Low-rank adaptation (LoRA) is a technique for fine-tuning models that has some advantages over previous methods:
- It is faster and uses less memory, which means it can run on consumer hardware.
- The output is much smaller (megabytes, not gigabytes).
- You can combine multiple fine-tuned models together at runtime.
Last month we blogged about faster fine-tuning of Stable Diffusion with LoRA. Our friend Simon Ryu (aka @cloneofsimo) applied the LoRA technique to Stable diffusion, allowing people to create custom trained styles from just a handful of training images, then mix and match those styles at prediction time to create highly customized images.
Fast-forward one month, and we’re seeing LoRA being applied elsewhere.

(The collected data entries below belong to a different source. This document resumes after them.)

**src/rtl/fft_stream_adapter.sv**
```systemverilog
// ---------------------------------------------------------------------------
// fft_stream_adapter
//
// Takes loosely framed Avalon-ST input packets and turns them into frames of
// exactly FFT_LENGTH beats for the FFT core sink.
//   - Short packets are padded with zero samples up to FFT_LENGTH beats.
//   - Beats of a long packet beyond FFT_LENGTH are accepted and discarded.
//   - Beats that arrive outside a packet are discarded.
// Each output beat carries the sample in [W:1] and the frame's inverse-FFT
// flag in bit [0]. That flag is latched on the frame's sop beat.
// A two-entry skid buffer keeps the output registered and still allows one
// beat per cycle.
//
// Ports
//   clock_clk, reset_reset         clock; asynchronous active-high reset
//   inverse_fft                    mode select, latched on an accepted sop
//   stat_clear                     pulse, clears the sticky status flags
//   asi_in_*                       Avalon-ST sink (ready latency 0)
//   aso_out_*                      Avalon-ST source (ready latency 0)
//   stat_short/long/orphan         sticky: padded / truncated / orphan or
//                                  mid-packet sop seen
//
// FSM states
//   state  | meaning
//   IDLE   | between frames; waiting for an input sop, other beats dropped
//   PASS   | copying input beats into the current frame
//   PAD    | input ended early; writing zero beats until the frame is full
//   DROP   | frame full; discarding input until the packet's eop
// ---------------------------------------------------------------------------
module fft_stream_adapter #(
    parameter int INPUT_SYMBOL_WIDTH = 32,
    parameter int FFT_LENGTH         = 1024
) (
    input  logic                          clock_clk,
    input  logic                          reset_reset,
    input  logic                          inverse_fft,
    input  logic                          stat_clear,
    input  logic [INPUT_SYMBOL_WIDTH-1:0] asi_in_data,
    input  logic                          asi_in_valid,
    input  logic                          asi_in_startofpacket,
    input  logic                          asi_in_endofpacket,
    output logic                          asi_in_ready,
    output logic [INPUT_SYMBOL_WIDTH:0]   aso_out_data,
    output logic                          aso_out_valid,
    output logic                          aso_out_startofpacket,
    output logic                          aso_out_endofpacket,
    input  logic                          aso_out_ready,
    output logic                          stat_short,
    output logic                          stat_long,
    output logic                          stat_orphan
);

    localparam int W      = INPUT_SYMBOL_WIDTH;
    localparam int CNT_W  = $clog2(FFT_LENGTH);
    // Skid entry layout: {sample, flag, sop, eop}
    localparam int BEAT_W = W + 3;
    localparam logic [CNT_W-1:0] LAST_BEAT = CNT_W'(FFT_LENGTH - 1);

    typedef enum logic [1:0] {
        S_IDLE = 2'd0,
        S_PASS = 2'd1,
        S_PAD  = 2'd2,
        S_DROP = 2'd3
    } state_t;

    // -----------------------------------------------------------------------
    // Registers
    // -----------------------------------------------------------------------
    state_t             state_q, state_d;
    logic [CNT_W-1:0]   beat_cnt_q, beat_cnt_d;
    logic               inv_lat_q, inv_lat_d;
    logic               dropped_q, dropped_d;
    logic               run_q;

    logic [BEAT_W-1:0]  ent0_q, ent0_d;
    logic [BEAT_W-1:0]  ent1_q, ent1_d;
    logic               vld0_q, vld0_d;
    logic               vld1_q, vld1_d;

    logic               short_q, short_d;
    logic               long_q, long_d;
    logic               orphan_q, orphan_d;

    // -----------------------------------------------------------------------
    // Combinational signals
    // -----------------------------------------------------------------------
    logic               full;
    logic               rd_en;
    logic               in_ready;
    logic               in_acc;
    logic               at_last;
    logic               wr_en;
    logic [W:0]         wr_data;
    logic               wr_sop;
    logic               wr_eop;
    logic [BEAT_W-1:0]  wr_beat;
    logic               set_short;
    logic               set_long;
    logic               set_orphan;

    assign full    = vld1_q;
    assign rd_en   = vld0_q & aso_out_ready;
    assign in_acc  = asi_in_valid & in_ready;
    assign at_last = (beat_cnt_q == LAST_BEAT);
    assign wr_beat = {wr_data, wr_sop, wr_eop};

    // -----------------------------------------------------------------------
    // Framing FSM: next state, skid write request, status set events
    // -----------------------------------------------------------------------
    always_comb begin
        state_d    = state_q;
        beat_cnt_d = beat_cnt_q;
        inv_lat_d  = inv_lat_q;
        dropped_d  = dropped_q;
        in_ready   = 1'b0;
        wr_en      = 1'b0;
        wr_data    = '0;
        wr_sop     = 1'b0;
        wr_eop     = 1'b0;
        set_short  = 1'b0;
        set_long   = 1'b0;
        set_orphan = 1'b0;

        case (state_q)
            S_IDLE: begin
                // run_q holds ready low until the first edge after reset release
                in_ready = run_q & ~full;
                if (in_acc) begin
                    if (asi_in_startofpacket) begin
                        inv_lat_d  = inverse_fft;
                        wr_en      = 1'b1;
                        wr_data    = {asi_in_data, inverse_fft};
                        wr_sop     = 1'b1;
                        beat_cnt_d = CNT_W'(1);
                        if (asi_in_endofpacket) begin
                            state_d   = S_PAD;
                            set_short = 1'b1;
                        end else begin
                            state_d = S_PASS;
                        end
                    end else begin
                        set_orphan = 1'b1;
                    end
                end
            end

            S_PASS: begin
                in_ready = run_q & ~full;
                if (in_acc) begin
                    wr_en      = 1'b1;
                    wr_data    = {asi_in_data, inv_lat_q};
                    wr_eop     = at_last;
                    // Wraps to zero after the last beat, ready for the next frame
                    beat_cnt_d = beat_cnt_q + CNT_W'(1);
                    if (asi_in_startofpacket) begin
                        set_orphan = 1'b1;
                    end
                    if (at_last) begin
                        if (asi_in_endofpacket) begin
                            state_d = S_IDLE;
                        end else begin
                            state_d   = S_DROP;
                            dropped_d = 1'b0;
                        end
                    end else if (asi_in_endofpacket) begin
                        state_d   = S_PAD;
                        set_short = 1'b1;
                    end
                end
            end

            S_PAD: begin
                if (!full) begin
                    wr_en      = 1'b1;
                    wr_data    = {{W{1'b0}}, inv_lat_q};
                    wr_eop     = at_last;
                    beat_cnt_d = beat_cnt_q + CNT_W'(1);
                    if (at_last) begin
                        state_d = S_IDLE;
                    end
                end
            end

            S_DROP: begin
                in_ready = run_q;
                if (in_acc) begin
                    // Only the first discarded beat raises stat_long, so a clear
                    // during a long tail is not immediately undone.
                    if (!dropped_q) begin
                        set_long  = 1'b1;
                        dropped_d = 1'b1;
                    end
                    if (asi_in_startofpacket) begin
                        set_orphan = 1'b1;
                    end
                    if (asi_in_endofpacket) begin
                        state_d = S_IDLE;
                    end
                end
            end

            default: begin
                state_d = S_IDLE;
            end
        endcase
    end

    // -----------------------------------------------------------------------
    // Skid buffer next state. Entry 0 always holds the oldest beat and drives
    // the outputs; entry 1 only fills when entry 0 is stalled. No write is
    // requested while both entries are full.
    // -----------------------------------------------------------------------
    always_comb begin
        ent0_d = ent0_q;
        ent1_d = ent1_q;
        vld0_d = vld0_q;
        vld1_d = vld1_q;

        if (vld1_q) begin
            if (rd_en) begin
                ent0_d = ent1_q;
                vld1_d = 1'b0;
            end
        end else if (vld0_q) begin
            if (rd_en && wr_en) begin
                ent0_d = wr_beat;
            end else if (rd_en) begin
                vld0_d = 1'b0;
            end else if (wr_en) begin
                ent1_d = wr_beat;
                vld1_d = 1'b1;
            end
        end else if (wr_en) begin
            ent0_d = wr_beat;
            vld0_d = 1'b1;
        end
    end

    // A set event in the same cycle as a clear keeps the flag set.
    always_comb begin
        short_d  = set_short  | (short_q  & ~stat_clear);
        long_d   = set_long   | (long_q   & ~stat_clear);
        orphan_d = set_orphan | (orphan_q & ~stat_clear);
    end

    // -----------------------------------------------------------------------
    // State registers
    // -----------------------------------------------------------------------
    always_ff @(posedge clock_clk or posedge reset_reset) begin
        if (reset_reset) begin
            state_q    <= S_IDLE;
            beat_cnt_q <= '0;
            inv_lat_q  <= 1'b0;
            dropped_q  <= 1'b0;
            run_q      <= 1'b0;
            ent0_q     <= '0;
            ent1_q     <= '0;
            vld0_q     <= 1'b0;
            vld1_q     <= 1'b0;
            short_q    <= 1'b0;
            long_q     <= 1'b0;
            orphan_q   <= 1'b0;
        end else begin
            state_q    <= state_d;
            beat_cnt_q <= beat_cnt_d;
            inv_lat_q  <= inv_lat_d;
            dropped_q  <= dropped_d;
            run_q      <= 1'b1;
            ent0_q     <= ent0_d;
            ent1_q     <= ent1_d;
            vld0_q     <= vld0_d;
            vld1_q     <= vld1_d;
            short_q    <= short_d;
            long_q     <= long_d;
            orphan_q   <= orphan_d;
        end
    end

    // -----------------------------------------------------------------------
    // Outputs
    // -----------------------------------------------------------------------
    assign asi_in_ready          = in_ready;
    assign aso_out_valid         = vld0_q;
    assign aso_out_data          = ent0_q[BEAT_W-1:2];
    assign aso_out_startofpacket = ent0_q[1];
    assign aso_out_endofpacket   = ent0_q[0];
    assign stat_short            = short_q;
    assign stat_long             = long_q;
    assign stat_orphan           = orphan_q;

endmodule
```
**config.mk**
```make
export PLATFORM = sky130hd
export DESIGN_NAME = fft_stream_adapter
export DESIGN_NICKNAME = d
export VERILOG_FILES = /design/src/rtl/fft_stream_adapter.sv
export SDC_FILE = /design/constraint.sdc
export NUM_CORES = 1
export LEC_CHECK = 0
export BUFFER_PORTS_ARGS = -buffer_cell sky130_fd_sc_hd__buf_2
export CAP_MARGIN = 20
export CELL_PAD_IN_SITES_DETAIL_PLACEMENT = 2
export CELL_PAD_IN_SITES_GLOBAL_PLACEMENT = 2
export CORE_ASPECT_RATIO = 0.7
export CORE_UTILIZATION = 25
export DETAILED_ROUTE_END_ITERATION = 8
export PLACE_DENSITY_LB_ADDON = 0.1
export RECOVER_POWER = 25
export SYNTH_ARGS = -nofsm -noshare
export SYNTH_HDL_FRONTEND = slang
export SYNTH_SLANG_ARGS = --single-unit
```
**constraint.sdc**
```tcl
create_clock -name clock_clk -period 3.57 [get_ports clock_clk]
set_input_delay 0.5355 -clock clock_clk [delete_from_list [all_inputs] [get_ports clock_clk]]
set_output_delay 0.5355 -clock clock_clk [all_outputs]
set_load 0.1 [all_outputs]
```
==> results of run 1 <==
[registers in the layout (all words and copies together) (netlist names), 2 cells and up]
| name | flops |
|---|---|
| ent1_q | 35 |
| state_q | 2 |
| ent0_q | 35 |
| beat_cnt_q | 10 |
[cell families after synthesis]
group                    share of synthesized area, %
AND/OR/NAND/NOR                                  19.8
AO/OA/AOI/OAI                                    18.8
multiplexers                                     1.29
adder cells (fa/ha/maj)                          1.50
flip-flops                                       53.8
other                                          0.0896
buffers and inverters                            4.75
[critical path, stage by stage (launching register included)]
cell and delay (ps):
dfrtp_1 400, ha_1 500, inv_1 230, o21a_1 200, nor3b_2 150, buf_2 440
[area by class of cell]
cell class	count	area [sq um]	share of cell area, %
clock buffer	9	225	4.41
clock inverter	7	98.8	1.94
multi-input combinational	324	1750	34.3
inverter	10	38.8	0.759
sequential	90	2250	44.1
tap	225	282	5.51
timing repair buffer	88	459	8.99
[placed cells by master (no fill, tap or decap), drive strengths merged, types with 2 or more instances in the layout]
| cell type | Yosys | final |
|---|---|---|
| or4 | 3 | 3 |
| a21o | 5 | 5 |
| and4 | 2 | 2 |
| inv | 10 | 11 |
| clkinvlp | 0 | 2 |
| nand4 | 8 | 8 |
| nor2b | 3 | 3 |
| nand3 | 6 | 6 |
| a32o | 2 | 2 |
| mux2i | 2 | 2 |
| nor3b | 2 | 2 |
| bufinv | 0 | 2 |
| a31oi | 34 | 34 |
| nor3 | 2 | 2 |
| clkbuf | 12 | 10 |
| or3 | 2 | 2 |
| nor2 | 44 | 44 |
| buf | 17 | 87 |
| o21a | 2 | 2 |
| nand2 | 110 | 110 |
| o31ai | 5 | 5 |
| ha | 5 | 5 |
| clkinv | 0 | 2 |
| and3 | 4 | 4 |
| a21oi | 15 | 15 |
| dfrtp | 90 | 90 |
| a22o | 2 | 2 |
| o21ai | 48 | 48 |
| mux2 | 3 | 3 |
[per-layer routing]
metal	routed length, microns	vias up
met1	6660	1843
met2	5530	64
met3	582	13
met5	11	-
met4	160	2
li1	-	1710
[metrics by stage]
step           worst slack (ps)  hold slack, ps
6_report                    753             377
5_1_grt                     432             369
4_1_cts                     748             328
3_5_place_dp                873             471
3_3_place_gp               1030             462
2_1_floorplan               699             449
[cell usage after synthesis, drive strengths merged (2+ instances only)]
master | number | area share [%]
inv | 10 | 0.90
dfrtp | 90 | 54
clkbuf | 12 | 1.1
a31oi | 34 | 5.1
or3 | 2 | 0.30
mux2 | 3 | 0.81
buf | 17 | 2.8
and3 | 4 | 0.63
a21oi | 15 | 1.9
nand2 | 110 | 9.9
nor2b | 3 | 0.45
a21o | 5 | 0.96
o21a | 2 | 0.36
a22o | 2 | 0.48
or4 | 3 | 0.54
and4 | 2 | 0.42
nand3 | 6 | 0.72
o31ai | 5 | 0.90
ha | 5 | 1.5
mux2i | 2 | 0.48
nor3b | 2 | 0.48
nor3 | 2 | 0.24
nand4 | 8 | 1.2
a32o | 2 | 0.48
o21ai | 48 | 6.3
nor2 | 44 | 3.9
[worst min-delay path by stage]
stage	start	cells after the start	end
after floorplan	ent1_q[0]$_DFFE_PP0P_	2	ent1_q[0]$_DFFE_PP0P_
after global placement	ent1_q[33]$_DFFE_PP0P_	2	ent1_q[33]$_DFFE_PP0P_
after detailed placement	ent1_q[9]$_DFFE_PP0P_	2	ent1_q[9]$_DFFE_PP0P_
after CTS	reset_reset	2	ent0_q[24]$_DFFE_PP0P_
after global routing	aso_out_ready	2	full$_DFF_PP0_
final	aso_out_ready	2	full$_DFF_PP0_
==> results.py, run 1 <==
metrics = {
    "critical_path": {
        "reg2reg_from": "state_q[0]$_DFFE_PP0P_",
        "cp_max_fo": 11,
        "crit_arrival_ps": 2280,
        "crit_path_end": "asi_in_ready",
        "r2r_end": "ent0_q[16]$_DFFE_PP0P_",
        "critical_path.endpoint_type": "output pin",
        "crit_type": "reg -> out",
        "cp-start-kind": "flip-flop",
        "r2r_slack_ps": 890,
        "ff2ff_path_depth": 6,
        "cp.required_ps": 3030,
        "worstSetupStartpoint": "state_q[0]$_DFFE_PP0P_",
    },
    "yosys": {
        "synthCells": 453,
        "synth_seq_cells": 90,
        "synth_cell_type_count": 47,
        "synth_ff_type": "dfrtp_1",
        "async_flop_share_pct": 100,
        "yosys_warnings": 0,
        "synth_edf_count": 0,
        "synth_seq_area_share_pct": 53.8,
        "syn_area_sq_um": 4180,
        "avgSynthCellArea_sq_um": 9.24,
        "synthesis.nets": 498,
    },
    "place": {
        "placedCellCount": 737,
        "hpwlAfterDp_microns": 9130,
        "port_buffers": 79,
        "gp_congestion": 0.795,
        "dpl-instance-area_sq_um": 4790,
    },
    "floorplanning": {
        "boundaryPins": 80,
        "die_area_sq_um": 17300,
        "die_w_microns": 157,
        "dieHeight_microns": 110,
        "start_util_pct": 25.6,
        "rows": 39,
        "core_sq_um": 16300,
    },
    "cells_and_area": {
        "final_cells": 753,
        "layout-drive-gt1-share_pct": 23.3,
        "final_area_sq_um": 5110,
        "fillCellCount": 1835,
        "diodes": 0,
        "area_growth_pct": 22.1,
        "final_core_util_pct": 31.2,
        "final_nets": 568,
    },
    "global_routing": {
        "grt_usage_pct": 16.1,
        "met2_usage_pct": 24.7,
        "grtUsageMet1_pct": 22.2,
        "grt-busiest-layer": "met2",
        "overflow": 0,
        "grt_max_degree": 56,
        "first_global_vias": 3944,
        "met3_usage_pct": 4.46,
        "grt_pass1_wl_microns": 21100,
        "antenna_found_initial": 2,
    },
    "cts": {
        "cts_inserted_buffers": 9,
        "holdBufCountCts": 0,
        "cts_tree": "done",
        "cts_resized": 0,
        "clkLatencyLatePin_ps": 350,
        "root_buffer": "clkbuf_16",
        "clock_sinks": 90,
        "postCtsSetupBuffers": 0,
        "htreeDepth": 3,
        "clockBufferDepth": 2,
        "clk_pin_slew_ps": 70,
    },
    "timing": {
        "max_freq_mhz": 355,
        "setup_tns_ps": 0,
        "tightest_slew_ps": 2520,
        "timing.final.crit_period_ps": 2820,
        "rsz0062_at_grt": "no",
        "max_slew_margin_pct": -69.0,
        "slew_viol_final": 56,
        "clock_skew_ps": 9.33,
        "setup_viol": 0,
        "period_share_pct": 78.9,
        "hold_violations": 0,
    },
    "flow_run": {
        "max_cap_violations": 1,
    },
    "detailed_routing": {
        "dr.first_iter.drc_count": 103,
        "ant_nets": 0,
        "drc": 0,
        "firstDrtPassIters": 4,
        "vias": 3632,
        "avgViaCountPerCell": 4.82,
        "wl_per_cell_microns": 17.2,
        "drt_wl_total_microns": 13000,
    },
    "outcome": {
        "violations": "capacitance limit, slew limit",
        "status": "complete, but fails checks",
    },
    "min_path": {
        "hp-class": "in -> reg",
    },
}
Power of run 1 is left out: the tool's default activity adds up to more than one toggle a clock period on the data nets, which glitch-free logic cannot reach.
==> run 2, diff against run 1 <==
clock period = 2.9 ns   (was 3.57 ns; I/O delays follow)
==> run 2 against run 1 <==
Effect of this change:
- the flow still finishes with violations (capacitance limit, slew limit)
- cell area fell by 0.15%
- clock skew increased by 1.8 ps
- clock-buffer cell count grew 1
- routed wire length down 1.9%
- cell count unchanged
- utilization about the same
- worst setup slack worse by 570 ps
- largest cell class unchanged
- sequential cell count unchanged
- hold slack got worse by 84 ps
- global-route usage fell by 0.13 points
- via count fell by 2.1%
- critical endpoint unchanged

Now it’s being used to fine-tune large language models like LLaMA. Earlier this month, Eric J. Wang released Alpaca-LoRA, a project which contains code for reproducing the Stanford Alpaca results using PEFT, a library that lets you take various transformers-based language models and fine-tune them using LoRA. What’s neat about this is that it allows you to fine-tune models cheaply and efficient on modest hardware, with smaller (and perhaps composable) outputs.
In this blog post, we’ll show you how to use LoRA to fine-tune LLaMA using Alpaca training data.
Prerequisites
- GPU machine. Thanks to LoRA you can do this on low-spec GPUs like an NVIDIA T4 or consumer GPUs like a 4090. If you don’t already have access to a machine with a GPU, check out our guide to getting a GPU machine.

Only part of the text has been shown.